What needs to be done: Look through the data below. Collect every line where the word "placement" occurs.

[Saved entries]
· · · · ·

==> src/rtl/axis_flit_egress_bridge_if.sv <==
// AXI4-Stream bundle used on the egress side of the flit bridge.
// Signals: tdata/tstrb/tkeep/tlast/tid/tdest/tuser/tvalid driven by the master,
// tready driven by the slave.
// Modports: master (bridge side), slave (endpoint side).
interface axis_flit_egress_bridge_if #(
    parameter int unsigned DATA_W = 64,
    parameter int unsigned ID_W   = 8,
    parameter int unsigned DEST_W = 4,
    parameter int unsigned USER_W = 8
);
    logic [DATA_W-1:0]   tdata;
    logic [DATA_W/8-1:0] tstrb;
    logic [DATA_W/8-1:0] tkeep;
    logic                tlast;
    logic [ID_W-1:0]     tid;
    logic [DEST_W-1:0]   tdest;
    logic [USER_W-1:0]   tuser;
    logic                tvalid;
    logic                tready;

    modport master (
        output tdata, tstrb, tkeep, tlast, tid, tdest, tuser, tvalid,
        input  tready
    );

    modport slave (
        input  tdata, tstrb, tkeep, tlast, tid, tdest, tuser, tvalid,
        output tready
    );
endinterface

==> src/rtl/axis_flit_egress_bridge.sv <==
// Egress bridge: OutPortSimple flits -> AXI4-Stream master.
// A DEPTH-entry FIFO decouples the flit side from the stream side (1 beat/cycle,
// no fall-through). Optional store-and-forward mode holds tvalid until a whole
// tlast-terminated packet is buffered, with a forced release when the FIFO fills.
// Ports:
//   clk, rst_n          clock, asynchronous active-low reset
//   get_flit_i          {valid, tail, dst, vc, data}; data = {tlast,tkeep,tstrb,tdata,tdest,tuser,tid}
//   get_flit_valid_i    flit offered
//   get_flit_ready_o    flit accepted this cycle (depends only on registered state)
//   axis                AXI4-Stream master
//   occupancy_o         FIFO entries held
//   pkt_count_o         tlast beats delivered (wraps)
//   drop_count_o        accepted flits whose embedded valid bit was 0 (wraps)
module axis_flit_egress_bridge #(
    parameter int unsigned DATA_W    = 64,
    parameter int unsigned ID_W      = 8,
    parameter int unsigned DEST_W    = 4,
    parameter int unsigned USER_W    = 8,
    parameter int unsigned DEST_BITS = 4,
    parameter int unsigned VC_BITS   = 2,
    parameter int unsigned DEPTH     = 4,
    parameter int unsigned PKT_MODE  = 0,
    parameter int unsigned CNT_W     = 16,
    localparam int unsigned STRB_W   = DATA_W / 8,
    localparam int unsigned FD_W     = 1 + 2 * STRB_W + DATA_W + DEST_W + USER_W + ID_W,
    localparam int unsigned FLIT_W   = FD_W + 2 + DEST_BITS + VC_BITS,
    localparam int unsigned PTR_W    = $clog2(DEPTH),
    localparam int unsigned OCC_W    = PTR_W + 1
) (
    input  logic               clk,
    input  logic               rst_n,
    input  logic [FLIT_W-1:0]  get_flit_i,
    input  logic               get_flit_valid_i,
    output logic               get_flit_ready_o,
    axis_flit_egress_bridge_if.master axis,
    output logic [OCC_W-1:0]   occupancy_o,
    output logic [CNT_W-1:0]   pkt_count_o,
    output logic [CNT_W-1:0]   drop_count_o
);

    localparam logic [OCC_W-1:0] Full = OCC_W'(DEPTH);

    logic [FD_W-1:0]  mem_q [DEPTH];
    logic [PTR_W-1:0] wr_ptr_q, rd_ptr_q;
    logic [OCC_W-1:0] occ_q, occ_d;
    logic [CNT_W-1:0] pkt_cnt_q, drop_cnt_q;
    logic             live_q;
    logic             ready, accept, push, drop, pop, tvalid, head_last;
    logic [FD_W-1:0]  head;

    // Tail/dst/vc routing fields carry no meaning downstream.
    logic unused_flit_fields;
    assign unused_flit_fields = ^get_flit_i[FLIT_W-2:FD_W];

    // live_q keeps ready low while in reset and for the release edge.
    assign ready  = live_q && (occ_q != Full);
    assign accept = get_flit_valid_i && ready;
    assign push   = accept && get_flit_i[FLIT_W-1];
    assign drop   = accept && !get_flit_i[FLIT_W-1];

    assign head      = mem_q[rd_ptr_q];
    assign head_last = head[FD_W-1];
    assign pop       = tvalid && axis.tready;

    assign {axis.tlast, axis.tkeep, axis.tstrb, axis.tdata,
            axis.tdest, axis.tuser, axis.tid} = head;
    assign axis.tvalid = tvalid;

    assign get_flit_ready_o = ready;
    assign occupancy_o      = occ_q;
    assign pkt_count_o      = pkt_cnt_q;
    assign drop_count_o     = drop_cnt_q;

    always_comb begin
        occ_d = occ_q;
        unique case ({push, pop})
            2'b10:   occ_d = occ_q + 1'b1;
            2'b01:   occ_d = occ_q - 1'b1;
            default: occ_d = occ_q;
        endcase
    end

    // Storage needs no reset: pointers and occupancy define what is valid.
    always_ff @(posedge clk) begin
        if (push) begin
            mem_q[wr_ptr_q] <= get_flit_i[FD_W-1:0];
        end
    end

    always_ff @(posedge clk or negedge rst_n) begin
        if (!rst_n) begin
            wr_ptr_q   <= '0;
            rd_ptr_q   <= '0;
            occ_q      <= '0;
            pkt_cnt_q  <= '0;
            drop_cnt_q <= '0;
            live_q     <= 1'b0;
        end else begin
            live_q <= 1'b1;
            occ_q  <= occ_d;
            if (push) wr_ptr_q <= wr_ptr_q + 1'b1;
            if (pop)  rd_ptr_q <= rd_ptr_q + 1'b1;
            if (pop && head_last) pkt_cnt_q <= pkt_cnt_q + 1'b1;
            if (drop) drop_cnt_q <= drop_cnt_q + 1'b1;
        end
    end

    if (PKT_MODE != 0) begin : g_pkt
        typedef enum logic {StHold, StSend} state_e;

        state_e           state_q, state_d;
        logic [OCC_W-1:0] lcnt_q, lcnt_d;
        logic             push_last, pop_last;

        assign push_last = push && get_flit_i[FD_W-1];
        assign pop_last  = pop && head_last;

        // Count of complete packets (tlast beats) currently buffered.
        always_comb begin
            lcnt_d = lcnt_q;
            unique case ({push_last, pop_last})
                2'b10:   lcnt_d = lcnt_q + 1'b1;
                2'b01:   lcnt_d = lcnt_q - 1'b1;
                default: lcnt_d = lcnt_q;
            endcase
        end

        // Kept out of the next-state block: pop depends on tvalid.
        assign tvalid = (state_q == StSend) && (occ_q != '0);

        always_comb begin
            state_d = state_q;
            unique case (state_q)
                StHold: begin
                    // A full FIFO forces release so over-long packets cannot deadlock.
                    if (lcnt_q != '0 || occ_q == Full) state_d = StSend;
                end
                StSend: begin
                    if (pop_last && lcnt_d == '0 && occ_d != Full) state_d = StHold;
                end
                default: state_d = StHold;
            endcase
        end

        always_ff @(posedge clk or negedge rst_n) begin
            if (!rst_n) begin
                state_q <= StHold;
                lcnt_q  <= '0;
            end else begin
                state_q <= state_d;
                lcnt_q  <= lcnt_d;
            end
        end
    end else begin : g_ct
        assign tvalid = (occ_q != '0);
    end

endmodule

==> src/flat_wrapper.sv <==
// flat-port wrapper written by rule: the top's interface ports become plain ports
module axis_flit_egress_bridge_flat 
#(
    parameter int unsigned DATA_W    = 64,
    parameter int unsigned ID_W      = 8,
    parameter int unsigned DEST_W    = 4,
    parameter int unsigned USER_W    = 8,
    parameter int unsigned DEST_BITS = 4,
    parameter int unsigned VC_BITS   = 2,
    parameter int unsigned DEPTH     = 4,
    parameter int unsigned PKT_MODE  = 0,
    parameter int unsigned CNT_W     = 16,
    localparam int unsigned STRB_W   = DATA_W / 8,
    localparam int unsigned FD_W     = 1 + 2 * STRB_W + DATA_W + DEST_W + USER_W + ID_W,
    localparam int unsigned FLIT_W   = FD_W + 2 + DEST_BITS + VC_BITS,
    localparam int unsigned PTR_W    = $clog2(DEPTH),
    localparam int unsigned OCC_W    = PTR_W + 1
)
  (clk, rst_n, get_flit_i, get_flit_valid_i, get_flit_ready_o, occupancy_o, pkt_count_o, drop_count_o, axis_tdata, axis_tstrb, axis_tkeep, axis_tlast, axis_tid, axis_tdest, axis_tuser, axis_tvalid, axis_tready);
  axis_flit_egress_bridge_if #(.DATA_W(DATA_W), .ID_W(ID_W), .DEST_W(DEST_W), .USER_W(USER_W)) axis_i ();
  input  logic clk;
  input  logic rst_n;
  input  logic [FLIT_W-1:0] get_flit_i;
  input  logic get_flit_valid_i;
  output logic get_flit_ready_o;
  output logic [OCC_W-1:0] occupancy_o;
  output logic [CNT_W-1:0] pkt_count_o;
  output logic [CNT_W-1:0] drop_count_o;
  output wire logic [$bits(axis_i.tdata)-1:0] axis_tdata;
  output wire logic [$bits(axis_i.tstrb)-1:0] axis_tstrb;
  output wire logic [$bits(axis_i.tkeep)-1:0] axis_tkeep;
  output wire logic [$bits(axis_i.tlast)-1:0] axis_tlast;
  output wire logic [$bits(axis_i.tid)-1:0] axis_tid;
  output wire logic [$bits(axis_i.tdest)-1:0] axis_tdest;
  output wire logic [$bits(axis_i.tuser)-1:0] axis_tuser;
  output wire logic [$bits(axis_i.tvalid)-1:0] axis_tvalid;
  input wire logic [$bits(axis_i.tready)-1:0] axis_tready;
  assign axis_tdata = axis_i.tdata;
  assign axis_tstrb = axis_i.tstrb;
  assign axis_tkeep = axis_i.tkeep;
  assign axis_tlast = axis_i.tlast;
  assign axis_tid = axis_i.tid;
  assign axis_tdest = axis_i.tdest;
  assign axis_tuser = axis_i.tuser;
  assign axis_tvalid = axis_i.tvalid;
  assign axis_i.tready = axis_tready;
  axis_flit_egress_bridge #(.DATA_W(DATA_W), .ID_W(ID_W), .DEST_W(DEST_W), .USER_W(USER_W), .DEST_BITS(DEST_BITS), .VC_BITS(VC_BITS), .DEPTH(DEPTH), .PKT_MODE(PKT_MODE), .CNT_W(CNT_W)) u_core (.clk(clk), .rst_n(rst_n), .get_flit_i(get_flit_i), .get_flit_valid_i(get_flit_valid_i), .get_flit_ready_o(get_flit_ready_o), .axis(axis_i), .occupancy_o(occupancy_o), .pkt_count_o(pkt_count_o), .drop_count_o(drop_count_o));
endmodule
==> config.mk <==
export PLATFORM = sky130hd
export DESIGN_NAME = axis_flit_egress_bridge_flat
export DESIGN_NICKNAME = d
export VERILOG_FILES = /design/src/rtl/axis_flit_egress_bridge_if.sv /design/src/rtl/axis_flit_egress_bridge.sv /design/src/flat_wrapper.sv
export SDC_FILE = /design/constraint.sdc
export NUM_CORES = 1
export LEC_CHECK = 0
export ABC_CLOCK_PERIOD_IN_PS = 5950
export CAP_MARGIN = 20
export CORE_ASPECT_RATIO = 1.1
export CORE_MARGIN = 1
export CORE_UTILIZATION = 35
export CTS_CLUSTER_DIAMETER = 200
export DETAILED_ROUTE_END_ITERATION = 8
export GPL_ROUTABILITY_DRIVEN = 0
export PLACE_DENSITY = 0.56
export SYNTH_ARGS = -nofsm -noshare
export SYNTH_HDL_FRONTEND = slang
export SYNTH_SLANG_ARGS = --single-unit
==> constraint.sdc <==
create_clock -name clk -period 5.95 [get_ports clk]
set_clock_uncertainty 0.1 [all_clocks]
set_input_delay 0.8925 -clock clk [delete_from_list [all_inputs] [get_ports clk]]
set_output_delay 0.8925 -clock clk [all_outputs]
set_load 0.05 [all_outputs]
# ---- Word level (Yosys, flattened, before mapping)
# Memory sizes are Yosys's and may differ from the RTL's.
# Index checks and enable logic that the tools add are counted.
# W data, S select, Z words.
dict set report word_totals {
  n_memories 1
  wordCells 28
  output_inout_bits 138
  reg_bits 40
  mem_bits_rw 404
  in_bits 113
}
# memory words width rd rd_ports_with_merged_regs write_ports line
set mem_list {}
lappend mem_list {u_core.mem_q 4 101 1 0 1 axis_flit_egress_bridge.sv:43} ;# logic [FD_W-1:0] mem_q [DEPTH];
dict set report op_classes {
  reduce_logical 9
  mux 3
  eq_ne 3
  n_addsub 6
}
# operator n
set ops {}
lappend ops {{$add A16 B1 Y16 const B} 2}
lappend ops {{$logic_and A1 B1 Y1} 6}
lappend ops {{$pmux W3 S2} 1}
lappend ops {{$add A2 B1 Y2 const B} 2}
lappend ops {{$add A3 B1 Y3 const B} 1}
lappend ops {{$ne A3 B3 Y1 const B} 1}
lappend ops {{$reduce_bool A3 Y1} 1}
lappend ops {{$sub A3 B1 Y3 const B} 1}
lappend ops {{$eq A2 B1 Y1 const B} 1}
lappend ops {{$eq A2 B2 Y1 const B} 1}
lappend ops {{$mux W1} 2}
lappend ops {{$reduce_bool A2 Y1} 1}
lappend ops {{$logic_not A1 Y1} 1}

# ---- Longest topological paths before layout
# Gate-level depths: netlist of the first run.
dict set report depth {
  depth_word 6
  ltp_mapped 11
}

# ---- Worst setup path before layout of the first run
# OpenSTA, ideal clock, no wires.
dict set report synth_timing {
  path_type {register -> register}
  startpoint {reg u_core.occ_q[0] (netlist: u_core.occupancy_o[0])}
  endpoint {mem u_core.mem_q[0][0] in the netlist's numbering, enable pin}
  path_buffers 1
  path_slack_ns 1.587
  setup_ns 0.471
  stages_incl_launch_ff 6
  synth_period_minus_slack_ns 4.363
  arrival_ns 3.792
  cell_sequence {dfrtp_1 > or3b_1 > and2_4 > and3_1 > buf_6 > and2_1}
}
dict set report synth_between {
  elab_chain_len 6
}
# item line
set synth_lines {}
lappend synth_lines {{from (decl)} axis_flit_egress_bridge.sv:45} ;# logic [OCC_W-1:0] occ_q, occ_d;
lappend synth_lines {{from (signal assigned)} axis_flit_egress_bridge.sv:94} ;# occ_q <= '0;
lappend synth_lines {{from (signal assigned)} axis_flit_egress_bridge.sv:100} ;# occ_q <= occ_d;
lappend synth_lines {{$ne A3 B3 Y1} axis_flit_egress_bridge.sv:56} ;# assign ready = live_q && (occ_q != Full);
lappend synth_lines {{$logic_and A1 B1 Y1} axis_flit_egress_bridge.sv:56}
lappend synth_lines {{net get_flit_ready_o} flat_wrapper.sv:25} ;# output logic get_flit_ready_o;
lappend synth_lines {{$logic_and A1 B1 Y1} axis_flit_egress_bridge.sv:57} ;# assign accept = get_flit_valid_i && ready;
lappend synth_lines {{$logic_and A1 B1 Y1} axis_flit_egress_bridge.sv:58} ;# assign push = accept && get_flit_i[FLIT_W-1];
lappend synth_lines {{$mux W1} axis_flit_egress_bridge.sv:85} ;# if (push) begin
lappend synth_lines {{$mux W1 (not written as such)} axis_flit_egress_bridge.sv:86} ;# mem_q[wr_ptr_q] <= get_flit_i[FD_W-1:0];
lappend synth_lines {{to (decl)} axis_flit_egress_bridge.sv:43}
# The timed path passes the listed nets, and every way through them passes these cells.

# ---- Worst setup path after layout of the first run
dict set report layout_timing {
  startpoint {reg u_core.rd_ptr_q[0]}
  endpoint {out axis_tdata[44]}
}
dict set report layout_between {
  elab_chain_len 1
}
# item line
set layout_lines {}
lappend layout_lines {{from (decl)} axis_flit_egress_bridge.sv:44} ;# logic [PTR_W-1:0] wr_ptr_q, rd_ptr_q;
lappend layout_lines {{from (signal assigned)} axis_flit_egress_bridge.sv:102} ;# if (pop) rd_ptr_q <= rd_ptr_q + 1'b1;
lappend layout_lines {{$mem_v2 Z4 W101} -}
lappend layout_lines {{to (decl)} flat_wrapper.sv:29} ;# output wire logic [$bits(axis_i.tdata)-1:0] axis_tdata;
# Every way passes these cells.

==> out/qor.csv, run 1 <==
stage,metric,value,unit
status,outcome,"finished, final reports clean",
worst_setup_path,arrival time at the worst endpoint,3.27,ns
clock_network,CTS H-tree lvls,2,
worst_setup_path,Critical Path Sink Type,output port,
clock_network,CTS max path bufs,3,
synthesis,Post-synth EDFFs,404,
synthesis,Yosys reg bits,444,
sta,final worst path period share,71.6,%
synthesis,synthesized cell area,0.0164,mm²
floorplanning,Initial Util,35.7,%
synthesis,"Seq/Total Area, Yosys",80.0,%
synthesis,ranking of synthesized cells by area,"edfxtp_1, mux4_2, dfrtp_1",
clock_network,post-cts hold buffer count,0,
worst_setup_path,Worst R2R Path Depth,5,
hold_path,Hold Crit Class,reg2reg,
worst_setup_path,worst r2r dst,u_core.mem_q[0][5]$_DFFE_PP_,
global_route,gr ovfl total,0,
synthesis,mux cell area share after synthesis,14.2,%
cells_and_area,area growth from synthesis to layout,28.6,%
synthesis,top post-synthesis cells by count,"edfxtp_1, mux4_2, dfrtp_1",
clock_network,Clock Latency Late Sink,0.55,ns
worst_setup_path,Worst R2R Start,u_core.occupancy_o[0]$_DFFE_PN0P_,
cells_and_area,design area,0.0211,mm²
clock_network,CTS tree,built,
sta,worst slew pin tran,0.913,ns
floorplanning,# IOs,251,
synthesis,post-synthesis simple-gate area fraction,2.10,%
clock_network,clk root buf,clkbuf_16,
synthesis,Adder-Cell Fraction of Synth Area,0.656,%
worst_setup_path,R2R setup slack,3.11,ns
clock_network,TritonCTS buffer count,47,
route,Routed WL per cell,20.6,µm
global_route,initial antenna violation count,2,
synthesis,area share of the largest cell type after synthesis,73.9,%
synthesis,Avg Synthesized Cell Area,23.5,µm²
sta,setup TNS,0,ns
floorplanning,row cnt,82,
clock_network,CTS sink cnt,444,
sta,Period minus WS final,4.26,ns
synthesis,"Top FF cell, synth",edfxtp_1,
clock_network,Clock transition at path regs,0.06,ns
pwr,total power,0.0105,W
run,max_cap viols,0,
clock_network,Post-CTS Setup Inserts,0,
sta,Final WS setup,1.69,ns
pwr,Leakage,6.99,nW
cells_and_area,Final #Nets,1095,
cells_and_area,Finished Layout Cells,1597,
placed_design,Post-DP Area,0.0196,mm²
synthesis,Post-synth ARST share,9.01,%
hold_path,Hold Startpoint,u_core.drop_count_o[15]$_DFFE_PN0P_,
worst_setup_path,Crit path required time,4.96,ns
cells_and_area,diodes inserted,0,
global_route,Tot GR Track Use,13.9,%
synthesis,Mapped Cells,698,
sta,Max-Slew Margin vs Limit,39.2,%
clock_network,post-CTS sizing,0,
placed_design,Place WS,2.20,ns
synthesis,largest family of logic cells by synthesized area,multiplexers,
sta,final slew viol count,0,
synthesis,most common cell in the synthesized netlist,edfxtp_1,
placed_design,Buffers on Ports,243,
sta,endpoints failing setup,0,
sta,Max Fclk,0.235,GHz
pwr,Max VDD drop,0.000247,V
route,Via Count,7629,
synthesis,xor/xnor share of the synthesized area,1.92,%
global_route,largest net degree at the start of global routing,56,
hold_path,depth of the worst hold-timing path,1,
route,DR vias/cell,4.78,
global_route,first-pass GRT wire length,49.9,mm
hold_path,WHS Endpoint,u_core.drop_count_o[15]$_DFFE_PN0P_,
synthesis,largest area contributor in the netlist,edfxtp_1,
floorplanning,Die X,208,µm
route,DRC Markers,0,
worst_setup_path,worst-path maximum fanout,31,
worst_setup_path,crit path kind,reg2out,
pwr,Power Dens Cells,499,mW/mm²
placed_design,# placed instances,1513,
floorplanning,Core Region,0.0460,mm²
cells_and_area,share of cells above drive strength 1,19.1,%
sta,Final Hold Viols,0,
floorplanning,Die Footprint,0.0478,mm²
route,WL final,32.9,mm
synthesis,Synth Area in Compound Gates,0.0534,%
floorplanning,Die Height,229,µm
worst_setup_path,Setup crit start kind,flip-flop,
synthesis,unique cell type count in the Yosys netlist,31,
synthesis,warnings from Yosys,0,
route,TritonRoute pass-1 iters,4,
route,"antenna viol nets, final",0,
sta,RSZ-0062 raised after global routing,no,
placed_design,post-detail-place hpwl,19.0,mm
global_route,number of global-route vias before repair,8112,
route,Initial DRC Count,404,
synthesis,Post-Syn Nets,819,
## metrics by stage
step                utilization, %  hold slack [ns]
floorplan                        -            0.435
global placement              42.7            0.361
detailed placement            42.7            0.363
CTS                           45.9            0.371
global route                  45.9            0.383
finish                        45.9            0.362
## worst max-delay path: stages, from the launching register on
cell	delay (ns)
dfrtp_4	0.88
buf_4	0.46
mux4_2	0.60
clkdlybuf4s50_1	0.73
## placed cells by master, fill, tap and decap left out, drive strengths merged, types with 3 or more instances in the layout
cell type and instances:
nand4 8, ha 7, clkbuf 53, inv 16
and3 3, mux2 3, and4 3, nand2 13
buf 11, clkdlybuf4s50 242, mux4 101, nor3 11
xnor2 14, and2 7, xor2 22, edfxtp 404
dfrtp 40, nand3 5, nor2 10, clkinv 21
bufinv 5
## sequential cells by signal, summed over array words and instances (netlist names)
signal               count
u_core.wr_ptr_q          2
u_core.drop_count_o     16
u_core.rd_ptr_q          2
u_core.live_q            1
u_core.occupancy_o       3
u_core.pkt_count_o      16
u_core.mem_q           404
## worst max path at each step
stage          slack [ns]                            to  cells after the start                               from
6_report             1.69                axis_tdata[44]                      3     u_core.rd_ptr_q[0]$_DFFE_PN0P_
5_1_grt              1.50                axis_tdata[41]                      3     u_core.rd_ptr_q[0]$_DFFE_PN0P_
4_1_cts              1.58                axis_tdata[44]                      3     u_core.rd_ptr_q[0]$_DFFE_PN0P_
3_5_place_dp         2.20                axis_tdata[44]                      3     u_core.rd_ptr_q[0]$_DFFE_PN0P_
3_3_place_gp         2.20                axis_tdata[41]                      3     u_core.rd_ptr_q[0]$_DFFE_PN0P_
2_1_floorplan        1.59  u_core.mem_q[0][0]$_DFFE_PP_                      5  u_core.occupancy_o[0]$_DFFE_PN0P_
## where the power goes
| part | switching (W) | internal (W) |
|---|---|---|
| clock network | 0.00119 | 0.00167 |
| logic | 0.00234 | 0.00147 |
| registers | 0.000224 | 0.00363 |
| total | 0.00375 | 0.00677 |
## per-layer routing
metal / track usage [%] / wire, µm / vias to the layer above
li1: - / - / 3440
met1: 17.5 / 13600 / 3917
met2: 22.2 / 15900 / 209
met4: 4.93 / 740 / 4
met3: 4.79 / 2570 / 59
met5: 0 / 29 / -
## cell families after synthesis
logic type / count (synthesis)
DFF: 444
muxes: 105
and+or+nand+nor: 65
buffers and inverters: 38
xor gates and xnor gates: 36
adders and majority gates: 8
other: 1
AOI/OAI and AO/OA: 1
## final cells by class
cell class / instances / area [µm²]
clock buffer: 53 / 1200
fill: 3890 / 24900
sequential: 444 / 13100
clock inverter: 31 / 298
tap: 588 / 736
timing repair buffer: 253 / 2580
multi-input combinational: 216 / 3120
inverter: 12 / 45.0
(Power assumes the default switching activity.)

· · · · ·

Answer for this exercise:
global placement              42.7            0.361
detailed placement            42.7            0.363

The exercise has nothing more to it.